To fit inside the cell nucleus, DNA molecules wrap around tiny protein spindles known as histones. These histones carry an intriguing biochemical code that helps decide a cell’s destiny—whether it turns into a neuron or a lymphocyte, or turns cancerous, for instance. Decoding the so-called histone code is now faster and easier, thanks to a new system that combines innovative chromatographic techniques with advanced computer algorithms.

“What previously took a year, we can now do in a three-hour run, and get better results” says Benjamin Garcia, PhD, assistant professor of molecular biology at Princeton University, who co-led the effort with Christodoulos Floudas, PhD, of the chemical engineering department. The study appeared in the October 2009 issue of Molecular & Cellular Proteomics. The new system could advance our understanding of cell differentiation, stem cells, cancer, and other key problems in biology.

Each histone’s tail region typically sports several chemical modifications such as methylations, acetylations, or phosphorylations. Individual modifications are known to activate or silence nearby genes, but their net effect—the histone code—remains unknown. This is partly because distinguishing the various histone “forms”—each carrying a distinct pattern of modifications—in a sample is very tricky; despite vastly different biological effects, they have very similar mass and structure.

The new system tackles this with an advanced chromatography process that induces different histone forms in a sample to separate out over a remarkably short 2 to 3 hour period. The emerging histone molecules are then analyzed by tandem mass spectrometry.
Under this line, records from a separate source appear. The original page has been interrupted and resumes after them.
From an optimization exercise on the open Yosys and OpenROAD flow, aimed at small area and few clock cycles; shortcuts taken in it are not production practice. The RTL was checked by simulation tests, not by an equivalence proof against the original design. Power and IR drop assume default switching activity.

==> design/flow/constraint.sdc <==
create_clock -name core_clock -period 10.0 [get_ports {clk}]
set_input_delay 2.0000 -clock core_clock [delete_from_list [all_inputs] [get_ports {clk}]]
set_output_delay 2.0000 -clock core_clock [all_outputs]
set_load 0.01 [all_outputs]
==> design/flow/config.mk <==
export PLATFORM = sky130hd
export DESIGN_NAME = fe
export DESIGN_NICKNAME = fe
export VERILOG_FILES = /design/flow/design.v
export SDC_FILE = /design/flow/constraint.sdc
export NUM_CORES = 4
export LEC_CHECK = 0
export CAP_MARGIN = 20
export CELL_PAD_IN_SITES_DETAIL_PLACEMENT = 2
export CELL_PAD_IN_SITES_GLOBAL_PLACEMENT = 2
export CORE_MARGIN = 2
export CORE_UTILIZATION = 25
export PLACE_DENSITY = 0.35
export SLEW_MARGIN = 20
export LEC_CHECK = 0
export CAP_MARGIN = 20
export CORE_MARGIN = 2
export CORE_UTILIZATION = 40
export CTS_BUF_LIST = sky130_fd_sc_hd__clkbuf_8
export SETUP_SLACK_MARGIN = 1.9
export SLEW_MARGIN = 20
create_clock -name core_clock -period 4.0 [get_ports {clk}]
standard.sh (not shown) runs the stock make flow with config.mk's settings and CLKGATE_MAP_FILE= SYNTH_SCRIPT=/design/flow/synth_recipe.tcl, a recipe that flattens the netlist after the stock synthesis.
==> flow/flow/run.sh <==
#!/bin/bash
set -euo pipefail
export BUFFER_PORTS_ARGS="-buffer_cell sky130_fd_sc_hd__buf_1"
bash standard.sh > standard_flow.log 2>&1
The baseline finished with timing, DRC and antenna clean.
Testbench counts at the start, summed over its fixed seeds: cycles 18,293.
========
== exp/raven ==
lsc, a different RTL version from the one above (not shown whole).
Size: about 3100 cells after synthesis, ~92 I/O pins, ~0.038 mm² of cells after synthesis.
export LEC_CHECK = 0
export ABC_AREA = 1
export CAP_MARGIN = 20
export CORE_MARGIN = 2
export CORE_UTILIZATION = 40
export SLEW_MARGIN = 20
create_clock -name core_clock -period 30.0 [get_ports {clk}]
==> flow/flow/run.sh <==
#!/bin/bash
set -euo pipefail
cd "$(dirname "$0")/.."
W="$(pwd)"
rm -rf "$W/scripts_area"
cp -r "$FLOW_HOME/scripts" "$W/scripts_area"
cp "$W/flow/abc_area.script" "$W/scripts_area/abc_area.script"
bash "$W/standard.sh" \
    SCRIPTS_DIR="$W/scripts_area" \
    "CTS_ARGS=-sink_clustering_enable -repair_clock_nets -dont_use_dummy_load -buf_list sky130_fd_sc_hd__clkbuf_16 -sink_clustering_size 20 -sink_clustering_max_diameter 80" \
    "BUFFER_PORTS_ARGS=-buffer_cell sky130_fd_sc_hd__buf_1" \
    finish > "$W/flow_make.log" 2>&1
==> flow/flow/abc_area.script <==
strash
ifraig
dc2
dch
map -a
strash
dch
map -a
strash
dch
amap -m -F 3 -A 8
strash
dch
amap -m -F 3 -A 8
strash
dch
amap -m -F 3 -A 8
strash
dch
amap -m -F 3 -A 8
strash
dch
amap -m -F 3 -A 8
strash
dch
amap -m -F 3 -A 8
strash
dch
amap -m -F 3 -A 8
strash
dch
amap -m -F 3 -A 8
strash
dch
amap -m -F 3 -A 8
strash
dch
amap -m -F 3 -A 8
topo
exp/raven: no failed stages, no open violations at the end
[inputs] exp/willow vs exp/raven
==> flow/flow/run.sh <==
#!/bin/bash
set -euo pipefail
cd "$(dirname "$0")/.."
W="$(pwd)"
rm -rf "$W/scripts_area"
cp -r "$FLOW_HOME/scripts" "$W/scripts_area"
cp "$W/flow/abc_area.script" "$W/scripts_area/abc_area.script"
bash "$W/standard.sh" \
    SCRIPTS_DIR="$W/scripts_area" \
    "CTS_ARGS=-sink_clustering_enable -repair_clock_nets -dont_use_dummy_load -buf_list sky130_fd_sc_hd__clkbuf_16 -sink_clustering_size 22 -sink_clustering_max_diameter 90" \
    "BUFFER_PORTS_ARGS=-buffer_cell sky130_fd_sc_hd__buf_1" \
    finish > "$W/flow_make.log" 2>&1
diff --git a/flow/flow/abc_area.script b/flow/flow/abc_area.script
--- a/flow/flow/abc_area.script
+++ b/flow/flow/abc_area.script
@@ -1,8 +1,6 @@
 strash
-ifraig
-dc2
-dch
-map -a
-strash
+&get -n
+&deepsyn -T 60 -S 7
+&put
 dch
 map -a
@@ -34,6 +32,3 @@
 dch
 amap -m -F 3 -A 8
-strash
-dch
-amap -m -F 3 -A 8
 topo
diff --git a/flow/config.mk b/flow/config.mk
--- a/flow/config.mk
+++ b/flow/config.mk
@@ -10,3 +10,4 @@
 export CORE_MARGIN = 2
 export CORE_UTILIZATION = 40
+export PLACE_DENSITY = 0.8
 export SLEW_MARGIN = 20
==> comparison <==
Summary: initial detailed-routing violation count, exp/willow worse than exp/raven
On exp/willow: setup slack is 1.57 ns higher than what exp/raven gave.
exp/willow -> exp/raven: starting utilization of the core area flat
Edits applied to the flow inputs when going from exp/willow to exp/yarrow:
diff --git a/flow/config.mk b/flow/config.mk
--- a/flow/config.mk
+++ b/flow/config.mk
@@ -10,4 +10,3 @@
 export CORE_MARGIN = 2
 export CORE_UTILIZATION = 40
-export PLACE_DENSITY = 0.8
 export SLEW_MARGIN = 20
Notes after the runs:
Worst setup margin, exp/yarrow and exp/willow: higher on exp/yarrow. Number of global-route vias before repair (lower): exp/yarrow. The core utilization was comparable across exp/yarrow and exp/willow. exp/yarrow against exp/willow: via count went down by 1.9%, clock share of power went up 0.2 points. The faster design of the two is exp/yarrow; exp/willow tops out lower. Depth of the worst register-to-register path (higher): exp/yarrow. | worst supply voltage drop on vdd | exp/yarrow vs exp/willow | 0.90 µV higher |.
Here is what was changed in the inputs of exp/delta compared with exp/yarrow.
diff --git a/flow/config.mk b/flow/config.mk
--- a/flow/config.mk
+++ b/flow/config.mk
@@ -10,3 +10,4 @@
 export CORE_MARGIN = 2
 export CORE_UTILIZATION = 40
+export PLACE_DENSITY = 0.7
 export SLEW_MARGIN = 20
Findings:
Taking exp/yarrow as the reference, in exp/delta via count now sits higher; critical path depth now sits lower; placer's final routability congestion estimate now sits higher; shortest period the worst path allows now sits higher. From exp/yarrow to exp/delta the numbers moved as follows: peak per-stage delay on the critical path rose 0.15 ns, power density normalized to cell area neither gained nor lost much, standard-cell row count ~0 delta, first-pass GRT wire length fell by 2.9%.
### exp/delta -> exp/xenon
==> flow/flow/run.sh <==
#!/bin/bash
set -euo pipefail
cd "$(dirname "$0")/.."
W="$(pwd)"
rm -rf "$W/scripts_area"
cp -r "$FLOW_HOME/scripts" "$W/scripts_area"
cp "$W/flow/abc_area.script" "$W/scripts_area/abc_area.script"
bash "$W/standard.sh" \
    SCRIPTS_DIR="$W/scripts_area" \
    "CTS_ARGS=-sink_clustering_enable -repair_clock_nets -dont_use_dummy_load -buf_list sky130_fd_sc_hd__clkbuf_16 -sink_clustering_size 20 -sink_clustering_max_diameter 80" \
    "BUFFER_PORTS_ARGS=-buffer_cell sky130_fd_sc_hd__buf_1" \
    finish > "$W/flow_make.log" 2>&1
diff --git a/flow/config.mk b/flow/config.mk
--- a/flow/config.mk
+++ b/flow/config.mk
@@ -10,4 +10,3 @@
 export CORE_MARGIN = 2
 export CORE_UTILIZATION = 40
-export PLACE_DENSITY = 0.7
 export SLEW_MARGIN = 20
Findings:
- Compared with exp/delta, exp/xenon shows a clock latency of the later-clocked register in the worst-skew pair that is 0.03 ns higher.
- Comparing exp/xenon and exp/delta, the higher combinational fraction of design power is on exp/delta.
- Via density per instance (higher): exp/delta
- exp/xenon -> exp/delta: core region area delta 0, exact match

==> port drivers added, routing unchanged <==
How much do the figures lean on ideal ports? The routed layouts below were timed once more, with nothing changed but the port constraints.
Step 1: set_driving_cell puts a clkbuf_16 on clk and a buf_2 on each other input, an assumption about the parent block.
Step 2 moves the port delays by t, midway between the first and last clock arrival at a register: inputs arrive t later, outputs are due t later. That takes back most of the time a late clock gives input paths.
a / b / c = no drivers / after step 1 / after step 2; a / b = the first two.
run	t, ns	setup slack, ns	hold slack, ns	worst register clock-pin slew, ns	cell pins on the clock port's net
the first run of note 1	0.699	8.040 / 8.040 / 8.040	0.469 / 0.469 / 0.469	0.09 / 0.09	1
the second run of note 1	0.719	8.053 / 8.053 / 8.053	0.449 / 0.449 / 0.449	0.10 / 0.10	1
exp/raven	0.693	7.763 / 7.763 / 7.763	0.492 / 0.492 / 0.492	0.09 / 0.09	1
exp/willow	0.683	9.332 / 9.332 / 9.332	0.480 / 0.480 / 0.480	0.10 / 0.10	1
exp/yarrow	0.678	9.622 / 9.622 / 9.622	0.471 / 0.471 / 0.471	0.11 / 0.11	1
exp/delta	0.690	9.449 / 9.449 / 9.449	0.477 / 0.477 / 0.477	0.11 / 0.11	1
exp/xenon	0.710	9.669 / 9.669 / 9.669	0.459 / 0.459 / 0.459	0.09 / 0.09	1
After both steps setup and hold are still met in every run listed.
This is an optimization exercise on Yosys and OpenROAD, whose aim is small area, a short achievable clock period and few clock cycles, not a production implementation. Power is estimated from default activity; no workload was simulated.

// mcp23x17_seq
module mcp23x17_seq (
    input  wire        clk,
    input  wire        rst,             
    input  wire [7:0]   cfg_mode,       
    input  wire [11:0]  cfg_opcode,     
    input  wire [3:0]   cfg_bank,       
    input  wire [287:0] cfg_porta,      
    input  wire [255:0] cfg_portb,      
    input  wire [3:0]   cmd_valid,
    input  wire [63:0]  cmd_word,
    output wire [3:0]   cmd_ready,
    output wire [31:0]  ctx_status,     
    output wire [31:0]  rsp_data,       
    output wire [15:0]  fault_status,
    output wire [7:0]   fault_ctx,
    output wire [7:0]   fault_dev,
    output wire         escalate,
    output reg  [3:0]   cs,
    input  wire         spi_busy,
    output wire         spi_req,
    output wire [23:0]  spi_tx,
    input  wire         spi_ack,
    input  wire [23:0]  spi_rx,
    input  wire [1:0]   spi_st,
    output wire         i2c_req,
    output wire         i2c_rnw,
    output wire [1:0]   i2c_len,
    output wire [7:0]   i2c_sla,
    output wire [23:0]  i2c_wdata,
    input  wire         i2c_ack,
    input  wire [1:0]   i2c_st,
    input  wire [7:0]   i2c_rdata
);
    localparam [2:0] S_IDLE  = 3'd0,    
                     S_PRE   = 3'd1,    
                     S_SREQ  = 3'd2,    
                     S_POST  = 3'd3,    
                     S_PULSE = 3'd4,    
                     S_IW    = 3'd5,    
                     S_IR    = 3'd6;    
    localparam [1:0] CMD_INIT  = 2'd0,
                     CMD_READ  = 2'd1,
                     CMD_WRITE = 2'd2;
  ...
Size: ~1500 cells after synthesis, ~840 I/O pins.
Settings: LEC_CHECK=0, CAP_MARGIN=20, CORE_AREA=5 5 325 325, DIE_AREA=0 0 330 330, SLEW_MARGIN=20; clock period 10.0 ns.
standard.sh (not shown) runs the stock make flow with config.mk's settings and CLKGATE_MAP_FILE= SYNTH_SCRIPT=/design/flow/synth_recipe.tcl, a recipe that flattens the netlist after the stock synthesis.
==> flow/flow/run.sh <==
#!/bin/bash
set -euo pipefail
bash standard.sh "BUFFER_PORTS_ARGS=-buffer_cell sky130_fd_sc_hd__buf_1" finish > standard.log 2>&1
Change:
==> flow/flow/run.sh (replaced) <==
#!/bin/bash
set -euo pipefail
bash standard.sh "BUFFER_PORTS_ARGS=-buffer_cell sky130_fd_sc_hd__buf_1" \
  SETUP_SLACK_MARGIN=7 ABC_CLOCK_PERIOD_IN_PS=3000 finish > standard.log 2>&1
--- a/flow/config.mk
+++ b/flow/config.mk
@@ -8,4 +8,5 @@
 export CAP_MARGIN = 20
-export CORE_AREA = 5 5 325 325
-export DIE_AREA = 0 0 330 330
+export CORE_AREA = 5 5 165 165
+export CTS_BUF_LIST = sky130_fd_sc_hd__clkbuf_4 sky130_fd_sc_hd__clkbuf_8
+export DIE_AREA = 0 0 170 170
 export SLEW_MARGIN = 20
Result: With this change the flow aborted during I/O pin placement (3_2_place_iop) with PPL-0024. Area after synthesis stays the same. Synthesized cell count is unchanged.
A typical histone sample might yield thousands of spectra, each carrying contributions from one to three histone forms. To unscramble this, a computer algorithm finds the optimal mix of forms that best matches each spectrum. Combining these results from all the spectra yields an accurate tally of the identities and relative amounts of the forms present in the sample, says Floudas.

The approach successfully identified nearly 200 distinct forms in a histone sample, including some never before seen in human cells. It is sensitive enough to distinguish between modifications with nearly equal masses; indeed, it even teases apart forms that differ merely by the position of a single modification.

“If you want to characterize histone modifications on a large scale, and do it very quickly, this is the way to do it,” says University of Wisconsin chemist Joshua Coon, PhD. The method is an important technical and methodological advance, agrees Michael Washburn, PhD, of the Stowers Institute for Medical Research in Kansas City, Missouri. Washburn cautions, however, that the method will have a real impact only if other researchers succeed in implementing it. Due to their complexity, proteomics techniques are hard to replicate, he notes.

Next, Garcia says, his team will use the approach to unravel the histone code governing cellular phenomena such as stem cell differentiation and cancer. “We’ve shown we can measure modified histone forms, but there’s so much to do now,” says Garcia. “This is really the beginning of some true biological breakthroughs.”